One of Santa Maria's oldest unsolved killings is no longer a mystery. A Santa Barbara County jury on Friday convicted 58-year-old Aloysius Winthrop James of first-degree murder and found true the special circumstance that the killing happened during a rape. His sentencing is set for April 14 in Santa Barbara County Superior Court.
Verdict closes a nearly 38-year mystery in Santa Maria
Prosecutors said the verdict finally brings justice in the death of 30-year-old Ofelia Sandoval, who was found inside a room at the Town Center Motel on Sept. 18, 1988. An autopsy determined she had been strangled, and the investigation went cold in 1989 despite years of work and re-checking of evidence, according to WSB-TV.
DNA detectives finally catch a match
Investigators said DNA collected from Sandoval's motel room produced a usable profile in the early 2000s but did not match anyone in nationwide databases at the time. Working with the FBI, detectives later obtained a covert DNA sample from James in 2018, and the California Department of Justice confirmed a match in 2023, as reported by KCLU.
Officers arrested James at his Gainesville home on April 16, 2024. Testing on items seized during the investigation, including a glove from his workplace, helped lock in the DNA link, according to CalCoast News. The arrest was previously detailed in coverage of the Gainesville man arrested in the 1988 Santa Maria case.

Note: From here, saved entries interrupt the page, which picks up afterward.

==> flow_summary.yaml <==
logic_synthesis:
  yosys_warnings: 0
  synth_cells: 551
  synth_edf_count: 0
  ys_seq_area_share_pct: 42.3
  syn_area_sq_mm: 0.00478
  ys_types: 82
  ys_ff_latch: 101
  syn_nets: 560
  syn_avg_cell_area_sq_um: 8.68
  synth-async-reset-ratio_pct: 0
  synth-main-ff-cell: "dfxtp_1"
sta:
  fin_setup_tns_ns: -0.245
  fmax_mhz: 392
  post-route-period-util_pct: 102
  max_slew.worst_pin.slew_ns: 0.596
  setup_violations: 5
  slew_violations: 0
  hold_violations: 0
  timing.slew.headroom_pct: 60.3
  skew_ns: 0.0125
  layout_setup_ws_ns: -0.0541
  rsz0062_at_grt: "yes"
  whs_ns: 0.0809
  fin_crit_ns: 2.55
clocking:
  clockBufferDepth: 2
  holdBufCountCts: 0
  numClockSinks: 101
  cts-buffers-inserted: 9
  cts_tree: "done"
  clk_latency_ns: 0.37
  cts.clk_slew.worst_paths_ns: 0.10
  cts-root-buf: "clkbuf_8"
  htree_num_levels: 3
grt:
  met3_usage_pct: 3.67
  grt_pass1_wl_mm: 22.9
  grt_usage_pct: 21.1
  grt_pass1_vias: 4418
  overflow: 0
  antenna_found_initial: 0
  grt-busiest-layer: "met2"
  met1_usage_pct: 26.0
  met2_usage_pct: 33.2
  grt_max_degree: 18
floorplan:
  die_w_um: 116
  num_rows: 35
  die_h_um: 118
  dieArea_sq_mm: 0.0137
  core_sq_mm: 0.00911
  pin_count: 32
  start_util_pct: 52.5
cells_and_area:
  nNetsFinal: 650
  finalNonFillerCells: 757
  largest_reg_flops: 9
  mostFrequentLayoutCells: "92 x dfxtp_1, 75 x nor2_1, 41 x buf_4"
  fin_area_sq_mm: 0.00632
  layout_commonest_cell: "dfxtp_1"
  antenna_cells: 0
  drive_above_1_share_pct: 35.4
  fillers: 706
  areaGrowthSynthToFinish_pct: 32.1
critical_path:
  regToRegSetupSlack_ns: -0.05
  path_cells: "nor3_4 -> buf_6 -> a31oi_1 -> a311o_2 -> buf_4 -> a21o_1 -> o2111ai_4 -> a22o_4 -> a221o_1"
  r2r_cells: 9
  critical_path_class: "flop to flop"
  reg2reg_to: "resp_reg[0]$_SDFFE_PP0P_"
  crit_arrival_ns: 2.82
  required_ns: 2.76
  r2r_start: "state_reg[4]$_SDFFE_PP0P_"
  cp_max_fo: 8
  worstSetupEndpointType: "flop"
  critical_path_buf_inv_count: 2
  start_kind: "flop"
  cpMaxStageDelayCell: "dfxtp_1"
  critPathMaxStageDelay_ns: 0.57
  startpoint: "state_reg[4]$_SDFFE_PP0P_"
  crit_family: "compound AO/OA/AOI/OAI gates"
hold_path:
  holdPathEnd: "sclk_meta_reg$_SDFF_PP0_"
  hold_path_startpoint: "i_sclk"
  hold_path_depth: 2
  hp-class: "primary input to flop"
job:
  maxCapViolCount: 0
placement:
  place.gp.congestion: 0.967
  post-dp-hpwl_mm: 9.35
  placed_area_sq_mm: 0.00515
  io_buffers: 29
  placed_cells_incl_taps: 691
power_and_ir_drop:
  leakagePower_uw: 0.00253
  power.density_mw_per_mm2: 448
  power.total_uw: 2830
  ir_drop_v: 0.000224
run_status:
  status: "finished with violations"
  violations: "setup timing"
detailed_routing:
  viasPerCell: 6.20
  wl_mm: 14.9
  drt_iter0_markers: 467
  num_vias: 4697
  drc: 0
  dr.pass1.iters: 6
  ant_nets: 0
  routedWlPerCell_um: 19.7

Inside the trial: brutal attack and guilty verdict
During the trial, jurors heard from a pathologist who described the 1988 assault on Sandoval as "tremendously violent," emphasizing the extent of her injuries, according to Noozhawk.
After deliberations, the jury returned guilty findings on the murder and the rape special circumstance. Prosecutors called the outcome the culmination of nearly 38 years of effort to solve the case, per WSB-TV.

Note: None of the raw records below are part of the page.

[config.mk]
export PLATFORM = sky130hd
export DESIGN_NAME = mcu_interrupt_logic
export DESIGN_NICKNAME = d
export VERILOG_FILES = /design/src/irq_pkg.sv /design/src/sync_bits.sv /design/src/quarter_gen.sv /design/src/mcu_interrupt_logic.sv
export SDC_FILE = /design/constraint.sdc
export NUM_CORES = 1
export LEC_CHECK = 0
export ABC_AREA = 1
export BUFFER_PORTS_ARGS = -buffer_cell sky130_fd_sc_hd__buf_2
export CAP_MARGIN = 10
export CORE_ASPECT_RATIO = 0.75
export CORE_MARGIN = 2
export CORE_UTILIZATION = 52
export CTS_BUF_LIST = sky130_fd_sc_hd__clkbuf_8
export DETAILED_ROUTE_END_ITERATION = 12
export GPL_ROUTABILITY_DRIVEN = 0
export PLACE_DENSITY = 0.92
export SLEW_MARGIN = 25
export SYNTH_ARGS = -nofsm -noshare
export SYNTH_HDL_FRONTEND = slang
export SYNTH_SLANG_ARGS = --single-unit
[constraint.sdc]
create_clock -name clk_sys_in -period 1.4 [get_ports clk_sys_in]
set_input_delay 0.28 -clock clk_sys_in [delete_from_list [all_inputs] [get_ports clk_sys_in]]
set_output_delay 0.28 -clock clk_sys_in [all_outputs]
set_load 0.02 [all_outputs]
[src/irq_pkg.sv]
// Constants shared by the interrupt logic
package irq_pkg;
	localparam int unsigned ADDR_W = 8;
	localparam int unsigned DATA_W = 32;
	localparam int unsigned PC_W = 13;
	// Register byte offsets
	localparam logic [7:0] OFF_CTRL = 8'h00;
	localparam logic [7:0] OFF_OPTION = 8'h04;
	localparam logic [7:0] OFF_PFLAG = 8'h08;
	localparam logic [7:0] OFF_PENABLE = 8'h0c;
	localparam logic [7:0] OFF_STATUS = 8'h10;
	// int_control_reg fields
	localparam int unsigned BIT_GIE = 7;
	localparam int unsigned BIT_PEIE = 6;
	localparam int unsigned BIT_TMR_EN = 5;
	localparam int unsigned BIT_EXT_EN = 4;
	localparam int unsigned BIT_PORT_EN = 3;
	localparam int unsigned BIT_TMR_FLAG = 2;
	localparam int unsigned BIT_EXT_FLAG = 1;
	localparam int unsigned BIT_PORT_FLAG = 0;
	// Option and peripheral fields
	localparam int unsigned BIT_EDGE_SEL = 6;
	localparam int unsigned BIT_COMP = 6;
	// Status fields
	localparam int unsigned BIT_ST_SLEEP = 0;
	localparam int unsigned BIT_ST_PEND = 1;
	localparam int unsigned BIT_ST_BUSY = 2;
	// Reset values
	localparam logic [7:0] RST_CTRL = 8'h00;
	localparam logic [7:0] RST_OPTION = 8'hff;
	localparam logic [7:0] RST_PFLAG = 8'h00;
	localparam logic [7:0] RST_PENABLE = 8'h00;
	// Core side
	localparam logic [PC_W-1:0] VECTOR_ADDR = 13'h0004;
	// Quarter phase timing: 40 MHz system clock, 50 ns quarter
	localparam int unsigned CLK_PERIOD_PS = 25000;
	localparam int unsigned QUARTER_PS = 50000;
	localparam int unsigned QUARTER_CLKS = (QUARTER_PS + CLK_PERIOD_PS - 1) / CLK_PERIOD_PS;
	localparam int unsigned QDIV_W = 4;
	localparam logic [1:0] RESP_OKAY = 2'b00;
	localparam logic [1:0] RESP_SLVERR = 2'b10;
	typedef enum logic [2:0] {
		ST_RUN   = 3'b001,
		ST_WAIT1 = 3'b010,
		ST_WAIT2 = 3'b100
	} take_state_t;
endpackage

[src/sync_bits.sv]
// Two-flop synchroniser with a third stage for change detection
`timescale 1ns/10ps
module sync_bits #(
	parameter int unsigned WIDTH = 1
) (
	input  wire logic             clk_sys_in,
	input  wire logic             rstn_in,
	input  wire logic [WIDTH-1:0] async_in,
	output logic      [WIDTH-1:0] level_out,
	output logic      [WIDTH-1:0] prev_out
);
	logic [WIDTH-1:0] meta;

	// First stage feeds only the second
	always_ff @(posedge clk_sys_in or negedge rstn_in) begin
		if (!rstn_in) begin
			meta <= '0;
			level_out <= '0;
			prev_out <= '0;
		end else begin
			meta <= async_in;
			level_out <= meta;
			prev_out <= level_out;
		end
	end
endmodule

[src/quarter_gen.sv]
// Quarter phase enable generator for the instruction cycle
`timescale 1ns/10ps
module quarter_gen (
	input  wire logic       clk_sys_in,
	input  wire logic       rstn_in,
	output logic      [3:0] phase_out
);
	logic [irq_pkg::QDIV_W-1:0] div;
	logic [1:0]                 quarter;
	logic                       tick;

	assign tick = (div == irq_pkg::QDIV_W'(irq_pkg::QUARTER_CLKS - 1));

	always_ff @(posedge clk_sys_in or negedge rstn_in) begin
		if (!rstn_in) begin
			div <= '0;
			quarter <= 2'h3;
		end else if (tick) begin
			div <= '0;
			quarter <= quarter + 2'h1;
		end else begin
			div <= div + 1'b1;
		end
	end

	// One-cycle pulse at the start of each quarter
	always_ff @(posedge clk_sys_in or negedge rstn_in) begin
		if (!rstn_in) begin
			phase_out <= 4'h0;
		end else begin
			phase_out <= tick ? (4'h1 << (quarter + 2'h1)) : 4'h0;
		end
	end
endmodule

[src/mcu_interrupt_logic.sv]
// Interrupt logic: flags, enables, vectored request and sleep wake-up
//
// Function
// - Four sources, each with its own flag
// - Global enable bit 7 gates all interrupts
// - Reset clears the global enable
// - Return instruction sets the global enable again
// - Taking clears enable, pushes PC, vectors 0004h
// - Flags set regardless of any enable bit
// - Clearing global enable ignores next cycle, inserts NOP
// - Pin events reach vector in three-four cycles
// - Ext pin edge selectable, sets flag bit 1
// - Ext enable bit 4; wakes from sleep
// - Timer rollover sets flag bit 2, enable 5
// - Upper port change sets flag bit 0
// - Change during port read may be lost
// - Ext flag set in Q4-Q1, sampled Q1
// - Comparator flag and enable in peripheral registers
// - Only the return PC is saved
// - Comparator wake sets peripheral flag bit 6
// - Flag and enable wake sleep without global
`timescale 1ns/10ps
module mcu_interrupt_logic (
	input  wire logic                     clk_sys_in,
	input  wire logic                     rstn_in,
	// AXI4-Lite slave
	input  wire logic [irq_pkg::ADDR_W-1:0] s_axi_awaddr_in,
	input  wire logic                     s_axi_awvalid_in,
	output logic                          s_axi_awready_out,
	input  wire logic [irq_pkg::DATA_W-1:0] s_axi_wdata_in,
	input  wire logic [3:0]               s_axi_wstrb_in,
	input  wire logic                     s_axi_wvalid_in,
	output logic                          s_axi_wready_out,
	output logic [1:0]                    s_axi_bresp_out,
	output logic                          s_axi_bvalid_out,
	input  wire logic                     s_axi_bready_in,
	input  wire logic [irq_pkg::ADDR_W-1:0] s_axi_araddr_in,
	input  wire logic                     s_axi_arvalid_in,
	output logic                          s_axi_arready_out,
	output logic [irq_pkg::DATA_W-1:0]    s_axi_rdata_out,
	output logic [1:0]                    s_axi_rresp_out,
	output logic                          s_axi_rvalid_out,
	input  wire logic                     s_axi_rready_in,
	// Pins and peripherals
	input  wire logic                     ext_int_pin_in,
	input  wire logic [3:0]               port_two_in,
	input  wire logic                     comp_out_in,
	input  wire logic                     timer_rollover_in,
	input  wire logic                     port_read_in,
	// Processor core
	input  wire logic                     return_from_int_instr_in,
	input  wire logic                     sleep_instr_in,
	output logic                          int_request_out,
	output logic                          take_out,
	output logic [irq_pkg::PC_W-1:0]      vector_out,
	output logic                          nop_insert_out,
	output logic                          wake_out,
	output logic                          sleeping_out,
	output logic [3:0]                    phase_out
);
	logic [3:0]                  phase;
	logic                        q1;
	logic                        q2;
	logic                        q4;
	logic                        ext_lvl;
	logic                        ext_prev;
	logic [3:0]                  port_lvl;
	logic                        comp_lvl;
	logic                        comp_prev;
	logic                        global_int_enable;
	logic [3:0]                  enables;
	logic                        timer_overflow_flag;
	logic                        ext_pin_flag;
	logic                        port_change_flag;
	logic [7:0]                  option_reg;
	logic                        comp_flag;
	logic                        comp_enable;
	logic                        ext_pend;
	logic                        ext_edge;
	logic [3:0]                  port_latch;
	logic                        port_primed;
	logic                        port_change;
	logic                        comp_change;
	logic                        any_src;
	logic                        take;
	logic                        sw_gie_clear;
	logic                        guard_pend;
	irq_pkg::take_state_t        state;
	logic                        aw_held;
	logic                        w_held;
	logic [irq_pkg::ADDR_W-1:0]  aw_addr;
	logic [7:0]                  w_byte;
	logic                        w_lane0;
	logic                        do_write;
	logic                        wr_ctrl;
	logic                        wr_option;
	logic                        wr_pflag;
	logic                        wr_penable;
	logic [7:0]                  ctrl_rd;
	logic [7:0]                  rd_byte;
	logic                        rd_hit;
	logic                        wr_hit;

	quarter_gen u_quarter (
		.clk_sys_in (clk_sys_in),
		.rstn_in    (rstn_in),
		.phase_out  (phase)
	);

	sync_bits #(.WIDTH(1)) u_sync_ext (
		.clk_sys_in (clk_sys_in),
		.rstn_in    (rstn_in),
		.async_in   (ext_int_pin_in),
		.level_out  (ext_lvl),
		.prev_out   (ext_prev)
	);

	sync_bits #(.WIDTH(4)) u_sync_port (
		.clk_sys_in (clk_sys_in),
		.rstn_in    (rstn_in),
		.async_in   (port_two_in),
		.level_out  (port_lvl),
		.prev_out   ()
	);

	sync_bits #(.WIDTH(1)) u_sync_comp (
		.clk_sys_in (clk_sys_in),
		.rstn_in    (rstn_in),
		.async_in   (comp_out_in),
		.level_out  (comp_lvl),
		.prev_out   (comp_prev)
	);

	assign q1 = phase[0];
	assign q2 = phase[1];
	assign q4 = phase[3];
	assign phase_out = phase;

	// Source events
	assign ext_edge = option_reg[irq_pkg::BIT_EDGE_SEL] ? (ext_lvl & ~ext_prev) : (~ext_lvl & ext_prev);
	// Compare is suppressed in the read strobe, so such a change may be lost
	assign port_change = port_primed & (port_lvl != port_latch) & ~(port_read_in & q2);
	assign comp_change = comp_lvl ^ comp_prev;

	assign any_src = (ext_pin_flag & enables[1]) | (timer_overflow_flag & enables[2])
		| (port_change_flag & enables[0]) | (enables[3] & comp_flag & comp_enable);
	assign int_request_out = global_int_enable & any_src & ~nop_insert_out;
	assign take = q1 & (state == irq_pkg::ST_WAIT2) & int_request_out;
	assign vector_out = irq_pkg::VECTOR_ADDR;

	// Port reference value, refreshed by each port read during Q2
	always_ff @(posedge clk_sys_in or negedge rstn_in) begin
		if (!rstn_in) begin
			port_latch <= 4'h0;
			port_primed <= 1'b0;
		end else if (!port_primed || (port_read_in && q2)) begin
			port_latch <= port_lvl;
			port_primed <= 1'b1;
		end
	end

	// Edge waits for the Q4-Q1 window before it lands in the flag
	always_ff @(posedge clk_sys_in or negedge rstn_in) begin
		if (!rstn_in) begin
			ext_pend <= 1'b0;
		end else if (ext_edge) begin
			ext_pend <= 1'b1;
		end else if (q4 || q1) begin
			ext_pend <= 1'b0;
		end
	end

	// Global enable
	assign sw_gie_clear = wr_ctrl & ~w_byte[irq_pkg::BIT_GIE] & global_int_enable
		& ~take & ~return_from_int_instr_in;
	always_ff @(posedge clk_sys_in or negedge rstn_in) begin
		if (!rstn_in) begin
			global_int_enable <= 1'b0;
		end else if (take) begin
			global_int_enable <= 1'b0;
		end else if (return_from_int_instr_in) begin
			global_int_enable <= 1'b1;
		end else if (wr_ctrl) begin
			global_int_enable <= w_byte[irq_pkg::BIT_GIE];
		end
	end

	// Enables: peie, timer, ext, port, high to low
	always_ff @(posedge clk_sys_in or negedge rstn_in) begin
		if (!rstn_in) begin
			enables <= irq_pkg::RST_CTRL[irq_pkg::BIT_PORT_EN +: 4];
		end else if (wr_ctrl) begin
			enables <= w_byte[irq_pkg::BIT_PORT_EN +: 4];
		end
	end

	// Flags: hardware set beats software clear in the same cycle
	always_ff @(posedge clk_sys_in or negedge rstn_in) begin
		if (!rstn_in) begin
			timer_overflow_flag <= irq_pkg::RST_CTRL[irq_pkg::BIT_TMR_FLAG];
			ext_pin_flag <= irq_pkg::RST_CTRL[irq_pkg::BIT_EXT_FLAG];
			port_change_flag <= irq_pkg::RST_CTRL[irq_pkg::BIT_PORT_FLAG];
		end else begin
			timer_overflow_flag <= (wr_ctrl ? w_byte[irq_pkg::BIT_TMR_FLAG] : timer_overflow_flag)
				| timer_rollover_in;
			ext_pin_flag <= (wr_ctrl ? w_byte[irq_pkg::BIT_EXT_FLAG] : ext_pin_flag)
				| (ext_pend & (q4 | q1));
			port_change_flag <= (wr_ctrl ? w_byte[irq_pkg::BIT_PORT_FLAG] : port_change_flag)
				| port_change;
		end
	end

	always_ff @(posedge clk_sys_in or negedge rstn_in) begin
		if (!rstn_in) begin
			option_reg <= irq_pkg::RST_OPTION;
		end else if (wr_option) begin
			option_reg <= w_byte;
		end
	end

	// Comparator flag; a comparator change wakes through it when comp_enable and peie are set
	always_ff @(posedge clk_sys_in or negedge rstn_in) begin
		if (!rstn_in) begin
			comp_flag <= irq_pkg::RST_PFLAG[irq_pkg::BIT_COMP];
			comp_enable <= irq_pkg::RST_PENABLE[irq_pkg::BIT_COMP];
		end else begin
			comp_flag <= (wr_pflag ? w_byte[irq_pkg::BIT_COMP] : comp_flag) | comp_change;
			if (wr_penable) begin
				comp_enable <= w_byte[irq_pkg::BIT_COMP];
			end
		end
	end

	// A software clear of the enable turns the next instruction cycle into a NOP
	always_ff @(posedge clk_sys_in or negedge rstn_in) begin
		if (!rstn_in) begin
			guard_pend <= 1'b0;
			nop_insert_out <= 1'b0;
		end else begin
			if (sw_gie_clear) begin
				guard_pend <= 1'b1;
			end else if (q1) begin
				guard_pend <= 1'b0;
			end
			if (q1) begin
				nop_insert_out <= guard_pend;
			end
		end
	end

	// Request sampled at Q1, two flush cycles, then vector
	always_ff @(posedge clk_sys_in or negedge rstn_in) begin
		if (!rstn_in) begin
			state <= irq_pkg::ST_RUN;
		end else if (!int_request_out) begin
			state <= irq_pkg::ST_RUN;
		end else if (q1) begin
			unique case (state)
				irq_pkg::ST_RUN: begin
					state <= irq_pkg::ST_WAIT1;
				end
				irq_pkg::ST_WAIT1: begin
					state <= irq_pkg::ST_WAIT2;
				end
				irq_pkg::ST_WAIT2: begin
					state <= irq_pkg::ST_RUN;
				end
				default: begin
					state <= irq_pkg::ST_RUN;
				end
			endcase
		end
	end

	// Core pushes only the return PC on this pulse
	always_ff @(posedge clk_sys_in or negedge rstn_in) begin
		if (!rstn_in) begin
			take_out <= 1'b0;
		end else begin
			take_out <= take;
		end
	end

	// Sleep and wake, independent of the global enable
	always_ff @(posedge clk_sys_in or negedge rstn_in) begin
		if (!rstn_in) begin
			sleeping_out <= 1'b0;
			wake_out <= 1'b0;
		end else begin
			wake_out <= sleeping_out & any_src;
			if (sleeping_out && any_src) begin
				sleeping_out <= 1'b0;
			end else if (sleep_instr_in) begin
				sleeping_out <= 1'b1;
			end
		end
	end

	// AXI4-Lite write path; address and data taken in either order
	assign s_axi_awready_out = ~aw_held & ~s_axi_bvalid_out;
	assign s_axi_wready_out = ~w_held & ~s_axi_bvalid_out;
	assign do_write = aw_held & w_held & ~s_axi_bvalid_out;
	assign wr_hit = (aw_addr == irq_pkg::OFF_CTRL) | (aw_addr == irq_pkg::OFF_OPTION)
		| (aw_addr == irq_pkg::OFF_PFLAG) | (aw_addr == irq_pkg::OFF_PENABLE)
		| (aw_addr == irq_pkg::OFF_STATUS);
	assign wr_ctrl = do_write & w_lane0 & (aw_addr == irq_pkg::OFF_CTRL);
	assign wr_option = do_write & w_lane0 & (aw_addr == irq_pkg::OFF_OPTION);
	assign wr_pflag = do_write & w_lane0 & (aw_addr == irq_pkg::OFF_PFLAG);
	assign wr_penable = do_write & w_lane0 & (aw_addr == irq_pkg::OFF_PENABLE);

	always_ff @(posedge clk_sys_in or negedge rstn_in) begin
		if (!rstn_in) begin
			aw_held <= 1'b0;
			w_held <= 1'b0;
			aw_addr <= '0;
			w_byte <= 8'h00;
			w_lane0 <= 1'b0;
			s_axi_bvalid_out <= 1'b0;
			s_axi_bresp_out <= irq_pkg::RESP_OKAY;
		end else begin
			if (s_axi_awvalid_in && s_axi_awready_out) begin
				aw_held <= 1'b1;
				aw_addr <= s_axi_awaddr_in;
			end
			if (s_axi_wvalid_in && s_axi_wready_out) begin
				w_held <= 1'b1;
				w_byte <= s_axi_wdata_in[7:0];
				w_lane0 <= s_axi_wstrb_in[0];
			end
			if (do_write) begin
				aw_held <= 1'b0;
				w_held <= 1'b0;
				s_axi_bvalid_out <= 1'b1;
				s_axi_bresp_out <= wr_hit ? irq_pkg::RESP_OKAY : irq_pkg::RESP_SLVERR;
			end else if (s_axi_bready_in) begin
				s_axi_bvalid_out <= 1'b0;
			end
		end
	end

	// AXI4-Lite read path
	assign s_axi_arready_out = ~s_axi_rvalid_out;
	assign ctrl_rd = {global_int_enable, enables, timer_overflow_flag, ext_pin_flag, port_change_flag};
	always_comb begin
		rd_byte = 8'h00;
		rd_hit = 1'b1;
		unique case (s_axi_araddr_in)
			irq_pkg::OFF_CTRL: rd_byte = ctrl_rd;
			irq_pkg::OFF_OPTION: rd_byte = option_reg;
			irq_pkg::OFF_PFLAG: rd_byte[irq_pkg::BIT_COMP] = comp_flag;
			irq_pkg::OFF_PENABLE: rd_byte[irq_pkg::BIT_COMP] = comp_enable;
			irq_pkg::OFF_STATUS: begin
				rd_byte[irq_pkg::BIT_ST_SLEEP] = sleeping_out;
				rd_byte[irq_pkg::BIT_ST_PEND] = any_src;
				rd_byte[irq_pkg::BIT_ST_BUSY] = (state != irq_pkg::ST_RUN);
			end
			default: rd_hit = 1'b0;
		endcase
	end

	always_ff @(posedge clk_sys_in or negedge rstn_in) begin
		if (!rstn_in) begin
			s_axi_rvalid_out <= 1'b0;
			s_axi_rdata_out <= '0;
			s_axi_rresp_out <= irq_pkg::RESP_OKAY;
		end else if (s_axi_arvalid_in && s_axi_arready_out) begin
			s_axi_rvalid_out <= 1'b1;
			s_axi_rdata_out <= {24'h000000, rd_byte};
			s_axi_rresp_out <= rd_hit ? irq_pkg::RESP_OKAY : irq_pkg::RESP_SLVERR;
		end else if (s_axi_rready_in) begin
			s_axi_rvalid_out <= 1'b0;
		end
	end

	gie_take_clear_a:
	assert property (@(posedge clk_sys_in) disable iff (!rstn_in)
		take |=> !global_int_enable && take_out && vector_out == 13'h0004)
		else $error("take did not clear enable and vector");

	gie_return_set_a:
	assert property (@(posedge clk_sys_in) disable iff (!rstn_in)
		return_from_int_instr_in && !take |=> global_int_enable)
		else $error("return did not set global enable");

	req_gated_a:
	assert property (@(posedge clk_sys_in) disable iff (!rstn_in)
		int_request_out == (global_int_enable && !nop_insert_out
		&& ((ctrl_rd[irq_pkg::BIT_EXT_FLAG] && ctrl_rd[irq_pkg::BIT_EXT_EN])
		|| (ctrl_rd[irq_pkg::BIT_TMR_FLAG] && ctrl_rd[irq_pkg::BIT_TMR_EN])
		|| (ctrl_rd[irq_pkg::BIT_PORT_FLAG] && ctrl_rd[irq_pkg::BIT_PORT_EN])
		|| (ctrl_rd[irq_pkg::BIT_PEIE] && comp_flag && comp_enable))))
		else $error("request does not match flags and enables");

	timer_flag_set_a:
	assert property (@(posedge clk_sys_in) disable iff (!rstn_in)
		timer_rollover_in |=> timer_overflow_flag)
		else $error("rollover lost");

	ext_window_a:
	assert property (@(posedge clk_sys_in) disable iff (!rstn_in)
		ext_pend && (q4 || q1) |=> ext_pin_flag)
		else $error("external flag not set in window");

	port_change_a:
	assert property (@(posedge clk_sys_in) disable iff (!rstn_in)
		port_change |=> port_change_flag)
		else $error("port change flag not set");

	sleep_wake_a:
	assert property (@(posedge clk_sys_in) disable iff (!rstn_in)
		sleeping_out && any_src |=> !sleeping_out && wake_out)
		else $error("wake missed");

	nop_guard_a:
	assert property (@(posedge clk_sys_in) disable iff (!rstn_in)
		sw_gie_clear |-> ##[1:9] nop_insert_out)
		else $error("no NOP after enable clear");

	take_latency_a:
	assert property (@(posedge clk_sys_in) disable iff (!rstn_in)
		take |-> $past(state == irq_pkg::ST_WAIT2) && !$past(q1))
		else $error("vector taken outside wait sequence");
endmodule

Detectives think there could be more victims
Santa Maria investigators have said they suspect there may be additional victims connected to James and have urged anyone with information to contact law enforcement. During the investigation, authorities released a tipline and highlighted victim-support resources for anyone who might come forward, according to KSBY.
What James is facing next
James faces a potential sentence of life in prison without the possibility of parole if the judge imposes the maximum term. Prosecutors said the guilty verdict offers long-awaited closure to Sandoval's family and marks the end of a decades-long push to resolve her murder, according to KCLU.
Why the case reaches far beyond one motel room
The resolution of Sandoval's killing highlights how modern forensic DNA tools and coordination across state lines can revive cold cases many years later. The FBI's Combined DNA Index System, or CODIS, and national DNA initiatives have supported hundreds of thousands of investigations and reshaped how agencies revisit old evidence, according to the FBI.